Example: Link Failure
Mimic a link failure within the main path:
Simulator::Schedule(Seconds(4.0), [&devices]() {
Ptr<PointToPointNetDevice> dev = DynamicCast<PointToPointNetDevice>(devices.Get(2).Get(0)); // Link Node 1 <-> Node 2
dev->SetReceiveCallback(MakeNullCallback<void, Ptr<NetDevice>, Ptr<const Packet>, uint16_t, const Address &>());
std::cout << “Link between Node 1 and Node 2 failed at time ” << Simulator::Now().GetSeconds() << “s\n”;
});
Example: Node Failure
Replicate a critical node’s failure:
Simulator::Schedule(Seconds(5.0), [&nodes]() {
nodes.Get(1)->GetObject<Ipv4>()->SetDown(); // Node 1 fails
std::cout << “Node 1 failed at time ” << Simulator::Now().GetSeconds() << “s\n”;
});
- Monitor Redundancy Metrics
Measure Packet Loss
During the simulation, monitor the volume of packets that are dropped:
uint32_t packetsLost = 0;
void PacketDroppedCallback(Ptr<const Packet> packet) {
packetsLost++;
std::cout << “Packet dropped at time ” << Simulator::Now().GetSeconds() << “s\n”;
}
Ptr<Queue<Packet>> queue = StaticCast<PointToPointNetDevice>(devices.Get(0).Get(0))->GetQueue();
queue->TraceConnectWithoutContext(“Drop”, MakeCallback(&PacketDroppedCallback));
Measure Recovery Time
After failure, observe the duration for retrieving the traffic:
double recoveryStartTime = 0.0;
double recoveryEndTime = 0.0;
void RecoveryStartCallback() {
recoveryStartTime = Simulator::Now().GetSeconds();
std::cout << “Recovery started at time ” << recoveryStartTime << “s\n”;
}
void RecoveryEndCallback() {
recoveryEndTime = Simulator::Now().GetSeconds();
double recoveryTime = recoveryEndTime – recoveryStartTime;
std::cout << “Recovery completed at time ” << recoveryEndTime << “s\n”;
std::cout << “Recovery Time: ” << recoveryTime << ” seconds\n”;
}
Measure Throughput
Estimate the throughput during and after failures with the support of FlowMonitor:
FlowMonitorHelper flowmon;
Ptr<FlowMonitor> monitor = flowmon.InstallAll();
Simulator::Stop(Seconds(10.0));
Simulator::Run();
monitor->CheckForLostPackets();
Ptr<Ipv4FlowClassifier> classifier = DynamicCast<Ipv4FlowClassifier>(flowmon.GetClassifier());
std::map<FlowId, FlowMonitor::FlowStats> stats = monitor->GetFlowStats();
for (auto& flow : stats) {
double throughput = flow.second.rxBytes * 8.0 / (flow.second.timeLastRxPacket.GetSeconds() – flow.second.timeFirstTxPacket.GetSeconds());
std::cout << “Flow ” << flow.first << ” Throughput: ” << throughput / 1e6 << ” Mbps\n”;
}
- Enable Tracing
ASCII and PCAP Tracing
Effectively make logs for in-depth analysis:
AsciiTraceHelper ascii;
pointToPoint.EnableAsciiAll(ascii.CreateFileStream(“network_redundancy.tr”));
pointToPoint.EnablePcapAll(“network_redundancy”);
XML Animation
Utilize NetAnim to envision the redundant paths and failure retrieval:
AnimationInterface anim(“network_redundancy.xml”);
- Experiment with Parameters
- Redundant Links: Experiment various amounts of redundant links.

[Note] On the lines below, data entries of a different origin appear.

Context: an optimization exercise on an open-source flow, tuned for small area. The choices shown serve that exercise and are no tape-out recipe. At most, simulation tests tie the RTL to the original design; equivalence was not proved.

==> run Y <==
==> flow/design.v (excerpt) <==
module AVS(
	clk,
	rst,
	rx,
	led_data,
	servo_out,
	hexout0,
	hexout1,
	hexout2,
	hexout3,
	knight
	);
clock: 20.0 ns
lec_check: 0
cap_margin: 20
core_margin: 2
core_utilization: 40
place_density: 0.6
slew_margin: 20
standard.sh (not shown) runs the stock make flow with config.mk's settings and CLKGATE_MAP_FILE= SYNTH_SCRIPT=/design/flow/synth_recipe.tcl, a recipe that flattens the netlist after the stock synthesis.
==> flow/flow/run.sh <==
#!/bin/bash
# Standard ORFS layout, with an area-oriented re-mapping of the logic after
# floorplan, a leaner clock tree (no dummy loads, clkbuf_4 below a clkbuf_8 root) and the
# smallest buffer on the ports. standard.sh's output goes to standard.log.
set -euo pipefail
cd "$(dirname "$0")/.."
export POST_FLOORPLAN_TCL="$PWD/flow/restructure.tcl"
export CTS_ARGS="-sink_clustering_enable -repair_clock_nets -dont_use_dummy_load -buf_list sky130_fd_sc_hd__clkbuf_4 -root_buf sky130_fd_sc_hd__clkbuf_8"
export BUFFER_PORTS_ARGS="-buffer_cell sky130_fd_sc_hd__buf_1"
bash standard.sh > standard.log 2>&1
==> flow/flow/restructure.tcl <==
# Area-oriented re-mapping of the combinational logic (registers untouched),
# run at the end of floorplan, before placement. ABC maps onto a copy of the
# library without the platform's don't-use cells.
set wd $::env(OBJECTS_DIR)/restructure
file mkdir $wd
set lib $wd/mapping.lib
set in [open [lindex $::env(LIB_FILES) 0] r]
set out [open $lib w]
set skip 0
set depth 0
while {[gets $in line] >= 0} {
  if {!$skip && [regexp {^\s*cell\s*\(\s*"?([^")]+)"?\s*\)} $line -> name]} {
    foreach pat $::env(DONT_USE_CELLS) {
      if {[string match $pat $name]} { set skip 1; set depth 0; break }
    }
  }
  if {$skip} {
    incr depth [expr {[regexp -all {\{} $line] - [regexp -all {\}} $line]}]
    if {$depth <= 0 && [regexp {\}} $line]} { set skip 0 }
    continue
  }
  puts $out $line
}
close $in
close $out

report_design_area
for {set i 0} {$i < 2} {incr i} {
  restructure -liberty_file $lib -target area \
    -tielo_port sky130_fd_sc_hd__conb_1/LO -tiehi_port sky130_fd_sc_hd__conb_1/HI \
    -work_dir $wd
  # give this pass's tie cells names the next pass will not reuse
  foreach inst [[ord::get_db_block] getInsts] {
    if {[string match rmp_const_* [$inst getName]]} { $inst rename "tie${i}_[$inst getName]" }
  }
  report_design_area
}
# remove cells (tie cells included) left driving nothing
set removed 1
while {$removed} {
  set removed 0
  foreach inst [[ord::get_db_block] getInsts] {
    set m [$inst getMaster]
    if {[$m isSequential] || [$m getType] ne "CORE"} continue
    set used 0
    set outs {}
    foreach it [$inst getITerms] {
      if {![$it isOutputSignal]} continue
      set n [$it getNet]
      if {$n eq "NULL"} continue
      lappend outs $n
      if {[llength [$n getITerms]] > 1 || [llength [$n getBTerms]] > 0} { set used 1 }
    }
    if {!$used} {
      odb::dbInst_destroy $inst
      foreach n $outs { odb::dbNet_destroy $n }
      incr removed
    }
  }
}
report_design_area
# every net with a load must still have a driver
foreach net [[ord::get_db_block] getNets] {
  if {[$net getSigType] ne "SIGNAL"} continue
  set drv 0; set ld 0
  foreach it [$net getITerms] { if {[$it isOutputSignal]} { incr drv } else { incr ld } }
  foreach bt [$net getBTerms] { if {[$bt getIoType] eq "INPUT"} { incr drv } else { incr ld } }
  if {$ld > 0 && $drv == 0} { error "restructure left net [$net getName] without a driver" }
}
==> run G (differences from run Y) <==
--- a/flow/design.v
+++ b/flow/design.v
@@ -129,13 +129,13 @@
 		assign dps[k] = sv_s;
 	end endgenerate
 	integer i;
 	always @(posedge clk)
 		for (i = 0; i < 6; i = i + 1)
-			begin
-				ph[i] <= rst ? 4'h8 : ({4{w[i]}} & dph[i]) | ({4{~w[i]}} & ph[i]);
-				ps[i] <= rst | (w[i] & dps[i]) | (~w[i] & ps[i]);
+			if (rst | w[i]) begin
+				ph[i] <= rst ? 4'h8 : dph[i];
+				ps[i] <= rst | dps[i];
 			end
 	reg [8:0]	pre;
 	reg [11:0]	fc;
 	reg [3:0]	lh [0:5];	 
 	reg [5:0]	ls;
==> run Z (differences from run Y) <==
--- a/flow/design.v
+++ b/flow/design.v
@@ -129,13 +129,13 @@
 		assign dps[k] = sv_s;
 	end endgenerate
 	integer i;
 	always @(posedge clk)
 		for (i = 0; i < 6; i = i + 1)
-			begin
-				ph[i] <= rst ? 4'h8 : ({4{w[i]}} & dph[i]) | ({4{~w[i]}} & ph[i]);
-				ps[i] <= rst | (w[i] & dps[i]) | (~w[i] & ps[i]);
+			if (rst | w[i]) begin
+				ph[i] <= rst ? 4'h8 : dph[i];
+				ps[i] <= rst | dps[i];
 			end
 	reg [8:0]	pre;
 	reg [11:0]	fc;
 	reg [3:0]	lh [0:5];	 
 	reg [5:0]	ls;
CORE_UTILIZATION = 60   (was 40)
PLACE_DENSITY = 0.75   (was 0.6)
==> run C (differences from run Y) <==
--- a/flow/design.v
+++ b/flow/design.v
@@ -129,13 +129,13 @@
 		assign dps[k] = sv_s;
 	end endgenerate
 	integer i;
 	always @(posedge clk)
 		for (i = 0; i < 6; i = i + 1)
-			begin
-				ph[i] <= rst ? 4'h8 : ({4{w[i]}} & dph[i]) | ({4{~w[i]}} & ph[i]);
-				ps[i] <= rst | (w[i] & dps[i]) | (~w[i] & ps[i]);
+			if (rst | w[i]) begin
+				ph[i] <= rst ? 4'h8 : dph[i];
+				ps[i] <= rst | dps[i];
 			end
 	reg [8:0]	pre;
 	reg [11:0]	fc;
 	reg [3:0]	lh [0:5];	 
 	reg [5:0]	ls;
@@ -182,22 +182,21 @@
 		endcase
 	assign hexout0 = hexdisp;
 	assign hexout1 = hexdisp;
 	assign hexout2 = hexdisp;
 	assign hexout3 = hexdisp;
-	localparam [22:0] K_END = 23'h413053;
 	reg [22:0]	kcount;
 	reg [3:0]	pos;
-	wire k_end = kcount == K_END;
-	wire [22:0] k_nx = {kcount[21:0], ~(kcount[22] ^ kcount[17])};
+	wire k_end = kcount[22] & kcount[19] & kcount[18] & kcount[14] &
+	             kcount[11] & kcount[9] & kcount[8] & kcount[6];
 	always @(posedge clk)
 		if (rst) begin
 			kcount <= 23'd0;
 			pos <= 4'd8;
-		end else if (en) begin
-			kcount <= k_end ? 23'd0 : k_nx;
-			pos <= pos + {3'd0, k_end};
+		end else begin
+			kcount <= (en & k_end) ? 23'd0 : kcount + {22'd0, en};
+			pos <= pos + {3'd0, en & k_end};
 		end
 	assign knight[0] = (pos == 4'd0);
 	assign knight[1] = (pos == 4'd0) | (pos == 4'd1) | (pos == 4'd15);
 	assign knight[2] = (pos == 4'd1) | (pos == 4'd2) | (pos == 4'd14) | (pos == 4'd15);
 	assign knight[3] = (pos == 4'd2) | (pos == 4'd3) | (pos == 4'd13) | (pos == 4'd14);
==> flow/flow/run.sh (replaced) <==
#!/bin/bash
# Standard ORFS layout with a leaner clock tree (no dummy loads, fewer and
# smaller clock buffers) and the smallest buffer on the ports.
set -euo pipefail
cd "$(dirname "$0")/.."
export CTS_ARGS="-sink_clustering_enable -repair_clock_nets -dont_use_dummy_load -buf_list sky130_fd_sc_hd__clkbuf_8 -sink_clustering_size 30 -sink_clustering_max_diameter 100"
export BUFFER_PORTS_ARGS="-buffer_cell sky130_fd_sc_hd__buf_1"
bash standard.sh > flow/../standard.log 2>&1
removed: flow/flow/restructure.tcl
==> summary.txt <==
- In sequential cell count, run Y and run Z do not differ.
- Between run Y and run Z, the lower worst setup slack is in run Z (gap 0.69 ns).
- Cell area, highest first: run C, run G, run Y, run Z.
- Against run Z, the utilization of run G is lower by 20 points.
- The highest sequential share of layout area belongs to run Z, the lowest to run C.
- Against run C, the die area of run Z is lower by 32%.
The RTL of run Y was laid out without a check of its function.

[static timing again, ports no longer ideal]
In the flow no input, the clock included, has a driving cell. The finished layouts below were timed again as built, in two steps. Step 1 (the two cells are an assumption about what drives the block):
set clk [get_ports {clk}]
set_driving_cell -lib_cell sky130_fd_sc_hd__clkbuf_16 $clk
set_driving_cell -lib_cell sky130_fd_sc_hd__buf_2 [delete_from_list [all_inputs] $clk]
Step 2 times the ports against the registers' clock, not the clock port: input delays grow and output delays shrink by t, the midpoint of the rising clock arrivals with the driver on. a / b / c = ideal / step 1 / step 2; a / b = the first two.
run	shift t [ns]	setup slack, ns	worst slew at a driven data input, ns	pins driven straight from the clock port
run Y	0.432	13.909 / 13.874 / 14.307	0.03	1
run G	0.422	13.165 / 13.132 / 13.554	0.03	1
run Z	0.424	13.214 / 13.179 / 13.604	0.03	1
run C	0.456	13.825 / 13.791 / 14.246	0.03	1
After both steps every run listed still meets setup and hold.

- Failure Scenarios: Replicate diverse link and node failures situations.
- Traffic Patterns: Examine how redundancy manages various kinds of traffic models.
- Run the Simulation
At the end, we execute the simulation and then examine its outcomes in NS3:
Simulator::Run();
Simulator::Destroy();
With these steps, you can implement and analyze the Network Redundancy using NS3, allowing you to test with metrics, and measure redundancy parameters during the failure. Should you have any queries about this topic, please refer to the supplementary manual.